I've been looking for a way to implement Timsort for C++ (Implementation found on Github) with multithreading and I've tried using in this process. I'm sure I'm using the correct compiler flags, but whenever I try to use Timsort as I do below:
#pragma omp parallel shared(DataVector)
{
gfx::timsort(DataVector.begin(), DataVector.end(), comp_1);
}
Note: Data being sorted is a vector containing strings of individual words, and I'm using a my own comparator.
It seems to sort in the same amount of time that it takes to run without using OpenMP. Using the appropriate includes for chrono and such, I timed values that were within .01 seconds of each other on average, hovering around 1.24 seconds for my sort.
Is there a reason the threading doesn't seem to work with my sorting method, or is it a problem with the way I'm implementing OpenMP?

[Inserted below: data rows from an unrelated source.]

<file path="src/rtl/u16u8_pkg.sv">
// Types and constants shared by the UTF-16 to UTF-8 transcoder modules.
package u16u8_pkg;

  localparam logic [15:0] ONE_BYTE_LIMIT = 16'h0080;
  localparam logic [15:0] TWO_BYTE_LIMIT = 16'h0800;
  localparam logic [15:0] HIGH_SURR_MIN  = 16'hD800;
  localparam logic [15:0] HIGH_SURR_MAX  = 16'hDBFF;
  localparam logic [15:0] LOW_SURR_MIN   = 16'hDC00;
  localparam logic [15:0] LOW_SURR_MAX   = 16'hDFFF;
  localparam logic [20:0] SUPP_OFFSET    = 21'h10000;
  localparam logic [7:0]  LEAD_TWO       = 8'hC0;
  localparam logic [7:0]  LEAD_THREE     = 8'hE0;
  localparam logic [7:0]  LEAD_FOUR      = 8'hF0;
  localparam logic [7:0]  CONT_MARK      = 8'h80;
  localparam logic [7:0]  CONT_MASK      = 8'h3F;
  localparam int unsigned MAX_BYTES      = 4;

  typedef struct packed {
    logic [15:0] code_unit;
    logic        string_last;
  } in_word_t;

  typedef struct packed {
    logic [7:0] utf8_byte;
    logic       is_error;
    logic       run_last;
    logic       string_end;
  } out_word_t;

  // All the bytes that one code unit produces, handed from encoder to serializer.
  typedef struct packed {
    logic [2:0]                    cnt;
    logic [MAX_BYTES-1:0][7:0]     bytes;
    logic                          err;
    logic                          last;
  } grp_t;

endpackage

</file>
<file path="src/rtl/u16u8_encode.sv">
// Input register, surrogate tracking and byte-group encoding of one code unit.
module u16u8_encode (
  input  logic                clk,
  input  logic                rst_n,
  input  logic                in_valid,
  output logic                in_stall,
  input  u16u8_pkg::in_word_t in_data,
  output logic                grp_vld,
  input  logic                grp_ready,
  output u16u8_pkg::grp_t     grp
);
  import u16u8_pkg::*;

  logic        vld_r;
  in_word_t    word_r;
  logic        hp_r, hp_nxt;
  logic        fail_r, fail_nxt;
  logic [9:0]  held_r, held_nxt;
  logic        move;
  logic        is_high, is_low;
  logic [15:0] ch;
  logic [20:0] cp;

  assign ch      = word_r.code_unit;
  assign is_high = (ch >= HIGH_SURR_MIN) && (ch <= HIGH_SURR_MAX);
  assign is_low  = (ch >= LOW_SURR_MIN) && (ch <= LOW_SURR_MAX);
  assign cp      = {1'b0, held_r, ch[9:0]} + SUPP_OFFSET;

  always_comb begin
    grp      = '0;
    grp.last = word_r.string_last;
    hp_nxt   = hp_r;
    fail_nxt = fail_r;
    held_nxt = held_r;
    if (fail_r) begin
      if (word_r.string_last) begin
        grp.cnt  = 3'd1;
        grp.err  = 1'b1;
        fail_nxt = 1'b0;
        hp_nxt   = 1'b0;
        held_nxt = '0;
      end
    end else if (hp_r) begin
      hp_nxt   = 1'b0;
      held_nxt = '0;
      if (!is_low) begin
        if (word_r.string_last) begin
          grp.cnt = 3'd1;
          grp.err = 1'b1;
        end else begin
          fail_nxt = 1'b1;
        end
      end else begin
        grp.cnt      = 3'd4;
        grp.bytes[0] = LEAD_FOUR | {5'b0, cp[20:18]};
        grp.bytes[1] = CONT_MARK | ({2'b0, cp[17:12]} & CONT_MASK);
        grp.bytes[2] = CONT_MARK | ({2'b0, cp[11:6]} & CONT_MASK);
        grp.bytes[3] = CONT_MARK | ({2'b0, cp[5:0]} & CONT_MASK);
      end
    end else if (is_high) begin
      if (word_r.string_last) begin
        grp.cnt = 3'd1;
        grp.err = 1'b1;
      end else begin
        hp_nxt   = 1'b1;
        held_nxt = ch[9:0];
      end
    end else if (ch < ONE_BYTE_LIMIT) begin
      grp.cnt      = 3'd1;
      grp.bytes[0] = ch[7:0];
    end else if (ch < TWO_BYTE_LIMIT) begin
      grp.cnt      = 3'd2;
      grp.bytes[0] = LEAD_TWO | {3'b0, ch[10:6]};
      grp.bytes[1] = CONT_MARK | {2'b0, ch[5:0]};
    end else begin
      grp.cnt      = 3'd3;
      grp.bytes[0] = LEAD_THREE | {4'b0, ch[15:12]};
      grp.bytes[1] = CONT_MARK | {2'b0, ch[11:6]};
      grp.bytes[2] = CONT_MARK | {2'b0, ch[5:0]};
    end
  end

  // A word that yields no bytes leaves without waiting on the serializer.
  assign move     = vld_r && ((grp.cnt == 3'd0) || grp_ready);
  assign in_stall = vld_r && !move;
  assign grp_vld  = vld_r && (grp.cnt != 3'd0);

  always_ff @(posedge clk) begin
    if (!rst_n) begin
      vld_r  <= 1'b0;
      hp_r   <= 1'b0;
      fail_r <= 1'b0;
      held_r <= '0;
    end else begin
      if (in_valid && !in_stall) begin
        vld_r <= 1'b1;
      end else if (move) begin
        vld_r <= 1'b0;
      end
      if (move) begin
        hp_r   <= hp_nxt;
        fail_r <= fail_nxt;
        held_r <= held_nxt;
      end
    end
  end

  always_ff @(posedge clk) begin
    if (in_valid && !in_stall) begin
      word_r <= in_data;
    end
  end

endmodule

</file>
<file path="src/rtl/u16u8_serial.sv">
// Result register that hands out a byte group one word per cycle while out_stall is low.
module u16u8_serial (
  input  logic                 clk,
  input  logic                 rst_n,
  input  logic                 grp_vld,
  output logic                 grp_ready,
  input  u16u8_pkg::grp_t      grp,
  output logic                 out_valid,
  input  logic                 out_stall,
  output u16u8_pkg::out_word_t out_data
);
  import u16u8_pkg::*;

  logic       busy_r;
  grp_t       grp_r;
  logic [1:0] idx_r;
  logic       at_last;
  logic       leave_last;

  assign at_last    = (({1'b0, idx_r} + 3'd1) == grp_r.cnt);
  assign leave_last = busy_r && !out_stall && at_last;
  assign grp_ready  = !busy_r || leave_last;

  assign out_valid           = busy_r;
  assign out_data.utf8_byte  = grp_r.bytes[idx_r];
  assign out_data.is_error   = grp_r.err;
  assign out_data.run_last   = at_last;
  assign out_data.string_end = at_last && grp_r.last;

  always_ff @(posedge clk) begin
    if (!rst_n) begin
      busy_r <= 1'b0;
      idx_r  <= '0;
    end else begin
      if (grp_vld && grp_ready) begin
        busy_r <= 1'b1;
        idx_r  <= '0;
      end else if (leave_last) begin
        busy_r <= 1'b0;
        idx_r  <= '0;
      end else if (busy_r && !out_stall) begin
        idx_r <= idx_r + 2'd1;
      end
    end
  end

  always_ff @(posedge clk) begin
    if (grp_vld && grp_ready) begin
      grp_r <= grp;
    end
  end

endmodule

</file>
<file path="src/rtl/utf16_to_utf8_transcoder_top.sv">
// A word is registered in the encoder and its byte group in the serializer.
// Throughput: one output byte per cycle while out_stall is low; a word yields
// 1 to 4 bytes, or none for a held high surrogate or a word dropped from a failed string.
// The serializer's single byte port sets the rate; the next word is encoded
// while the current group drains. Reset (rst_n low, synchronous) empties both
// stages and clears any held high surrogate and string failure.
module utf16_to_utf8_transcoder_top (
  input  logic                 clk,
  input  logic                 rst_n,
  input  logic                 in_valid,
  output logic                 in_stall,
  input  u16u8_pkg::in_word_t  in_data,
  output logic                 out_valid,
  input  logic                 out_stall,
  output u16u8_pkg::out_word_t out_data
);
  import u16u8_pkg::*;

  grp_t grp;
  logic grp_vld;
  logic grp_ready;

  u16u8_encode u_encode (
    .clk      (clk),
    .rst_n    (rst_n),
    .in_valid (in_valid),
    .in_stall (in_stall),
    .in_data  (in_data),
    .grp_vld  (grp_vld),
    .grp_ready(grp_ready),
    .grp      (grp)
  );

  u16u8_serial u_serial (
    .clk      (clk),
    .rst_n    (rst_n),
    .grp_vld  (grp_vld),
    .grp_ready(grp_ready),
    .grp      (grp),
    .out_valid(out_valid),
    .out_stall(out_stall),
    .out_data (out_data)
  );

endmodule

</file>
<file path="config.mk">
export PLATFORM = sky130hd
export DESIGN_NAME = utf16_to_utf8_transcoder_top
export DESIGN_NICKNAME = d
export VERILOG_FILES = /design/src/rtl/u16u8_pkg.sv /design/src/rtl/u16u8_encode.sv /design/src/rtl/u16u8_serial.sv /design/src/rtl/utf16_to_utf8_transcoder_top.sv
export SDC_FILE = /design/constraint.sdc
export NUM_CORES = 1
export LEC_CHECK = 0
export ABC_AREA = 1
export BUFFER_PORTS_ARGS = -buffer_cell sky130_fd_sc_hd__clkbuf_2
export CAP_MARGIN = 20
export CORE_MARGIN = 3
export CORE_UTILIZATION = 57
export CTS_BUF_LIST = sky130_fd_sc_hd__clkbuf_4 sky130_fd_sc_hd__clkbuf_8 sky130_fd_sc_hd__clkbuf_16
export DETAILED_ROUTE_END_ITERATION = 6
export HOLD_SLACK_MARGIN = 0.05
export PLACE_DENSITY = 0.81
export SLEW_MARGIN = 0
export SYNTH_ARGS = -nofsm -noshare
export SYNTH_HDL_FRONTEND = slang
export SYNTH_HIERARCHICAL = 1
export SYNTH_SLANG_ARGS = --single-unit
</file>
<file path="constraint.sdc">
create_clock -name clk -period 4.75 [get_ports clk]
set_clock_uncertainty 0.15 [all_clocks]
set_input_delay 0.7125 -clock clk [delete_from_list [all_inputs] [get_ports clk]]
set_output_delay 0.7125 -clock clk [all_outputs]
set_load 0.1 [all_outputs]
</file>
==> results <==
- The flow ran to the end, and the final reports show no timing, DRC or antenna violations.
- The routed wire length per instance is approximately 14 um.
- In the final layout, flip-flops and latches occupy around 0.0019 mm2.
- The vias after detailed routing is around 2400.
- The wire length of the first global-routing pass is roughly 10000 um.
- The total routing resource utilization after global routing is between 10% and 20%.
- The starting utilization of the core area is ~59%.
- The area of the multi-input gates is between 0.001 and 0.0015 mm2.
- In the routed design, unresolved DRC markers number 0.
- The buffer levels on the longest clock path is 2.
- For the finished layout, the period the worst path requires is about 3.6 ns.
- The proportion of register bits with asynchronous set or reset after synthesis is 0%.
- Port buffering added 33 buffers.
- The mean cell area of the mapped netlist is about 10 um2.
- The total chip power is 0.00131 W.
- Before antenna repair, the detailed router went through 5 iterations.
- The setup check on the worst reg-to-reg path leaves a slack of 1.65 ns.
- The TritonCTS clock tree is built.
- 0 antenna diodes ended up in the layout.
- The ratio of cells with drive above 1 in the final layout is between 20% and 30%.
- The post-synthesis cell count is 320.
- The number of gates given a new drive strength after cts is 0.
- The layout overhead on the synthesized area is 11.1%.
- Of the synthesized area, sequential elements account for between 50% and 60%.
- The post-detailed-placement half-perimeter wirelength is around 4400 um.
- The summed instance area of the synthesized netlist is roughly 0.0033 mm2.
- After the flow finishes, the layout carries non-filler instances totaling ~430.
- The setup TNS is 0 ns.
- For this run, the leading register cell type out of synthesis is sky130_fd_sc_hd__edfxtp_1.
- The synthesized design contains between 50 and 60 enable-type register cells.
- Ranked by total cell area, the synthesized netlist is headed by sky130_fd_sc_hd__edfxtp_1 49%, sky130_fd_sc_hd__dfxtp_1 9.7%, sky130_fd_sc_hd__nand2_1 5.0%, sky130_fd_sc_hd__inv_1 4.0%, sky130_fd_sc_hd__o21ai_0 3.6%.
- Across the VDD grid, the largest voltage drop is approximately 0.00023 V.
- After the last flow step, the layout net total stands at ~370.
- The delay of the slowest critical-path stage is 0.79 ns.
- Row generation in the floorplan step produced 27 rows.
- The tool flagged a number of max-cap violations equal to 0.
- Walking the worst path, the cells encountered are ha_1, xnor2_1, nand4_4, nand2_2, inv_1, nand2_1, nor2_1, clkbuf_2.
- The detailed router finished its first iteration with approximately 120 violations.
- The clock slew seen by the registers of the worst setup and hold paths is roughly 0.07 ns.
- From left edge to right edge, the die measures 82.2 um.
- For the pin with the worst max-slew slack, the measured transition is ~0.94 ns.
- The number of setup violations in the final report is 0.
- The uppermost layer routed is met4.
- The hold path startpoint is u_encode/held_r[3]$_SDFFE_PN0P_.
- The end of the worst hold path is u_encode/held_r[3]$_SDFFE_PN0P_.
- The final core area utilization is 66.0%.
- Buffers inserted to repair hold after CTS numbered 0.
- The number of buffers inserted during clock tree synthesis is 9.
- 34 I/O pins were placed.
- The endpoint identified for the worst register-to-register timing path is u_encode/ch[13]$_DFFE_PP_.
- The standard cell with the maximum stage delay on the critical path is sky130_fd_sc_hd__dfxtp_1.
- The core region is 0.00557 mm2.
- Ranked by instance count, the synthesized netlist is headed by 54 x sky130_fd_sc_hd__edfxtp_1, 44 x sky130_fd_sc_hd__nand2_1, 35 x sky130_fd_sc_hd__inv_1.
- The length of routed wiring on met1 is about 2700 um.
- The proportion of netlist area held by the largest area contributor is between 40% and 50%.
- Wires add up to between 6000 and 7000 um.
- The H-tree depth is 3.
- The kind of critical path is reg -> out.
- The tightest min-delay check is of the reg -> reg type.
- The count of cells along the worst register-to-register path is 10.
- For the worst setup path, the data required time is between 3 and 4 ns.
- Clock tree synthesis selected as its root buffer the cell sky130_fd_sc_hd__clkbuf_8.
- The max-slew violation total from the final report was 0.
- The Yosys step of the flow raised 6 warnings.
- In this run the vertical extent of the chip is a little over 80 um.
- The post-CTS setup repair buffer count is 0.
- The met2 wire length is roughly 3000 um.
- The via count of the first global-routing pass is 2191.
- The startpoint of the worst register-to-register path is u_serial/idx_r[0]$_SDFFE_PP0P_.
- The number of different library cells used by synthesis comes to 42.
- The post-synthesis sequential element count is 70.
- After global routing the overflow that remains totals 0.
- The length of routed met3 wiring is between 300 and 400 um.
- The later pin in the worst-skew pair is clocked with a latency of about 0.33 ns.
- Setup repair after global routing left no endpoint under its margin.
- Along the worst path, the maximum fanout reaches 19.
- In this run the static leakage power is 1.41 nW.
- The worst setup path is launched from a flip-flop.
- After detailed routing, the number of vias per cell comes to about 5.5.
- The die covers between 0.006 and 0.007 mm2.
- The detail route stage leaves a number of antenna-violating nets equal to 0.
- The final count of hold timing violations came to 0.
- The tree built by TritonCTS fans out to 70 sinks.
- At the worst endpoint, the arrival time is between 2 and 3 ns.
- The number of placed instances, taps included, is 410.
- The timing-limited maximum frequency is 280 MHz.
- The depth of the worst hold-timing path is 2.
- The largest net degree at the start of global routing is 38.
- The kind of end point of the critical path is a primary output.
- The total power divided by cell area is around 360 mW/mm2.
- The headroom to the max-slew limit is about 37%.
- By instance count, the leading cell after synthesis is sky130_fd_sc_hd__edfxtp_1.
- The number of fill cells in the layout is about 440.
- The most area-hungry cell type in the Yosys netlist is sky130_fd_sc_hd__edfxtp_1.
- The final weighted congestion of routability-driven global placement is 0.844.
- The initial antenna violation count is 0.
- After layout, the worst path uses about three quarters of the clock period.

Note on purpose: I have been using __gnu_parallel::sort as well with better results but I'm looking to compare these methods in practice myself.
omp parallel
needs to see the loop it is going to parallelize. The way you've declared it, omp will parallelize a single section of code which does not give any benefit.
Check your docs on omp parallel
usage.
To do a for loop you need to use omp parallel for
with the for statement following. The way you have it now it will run your timsort on every core you have.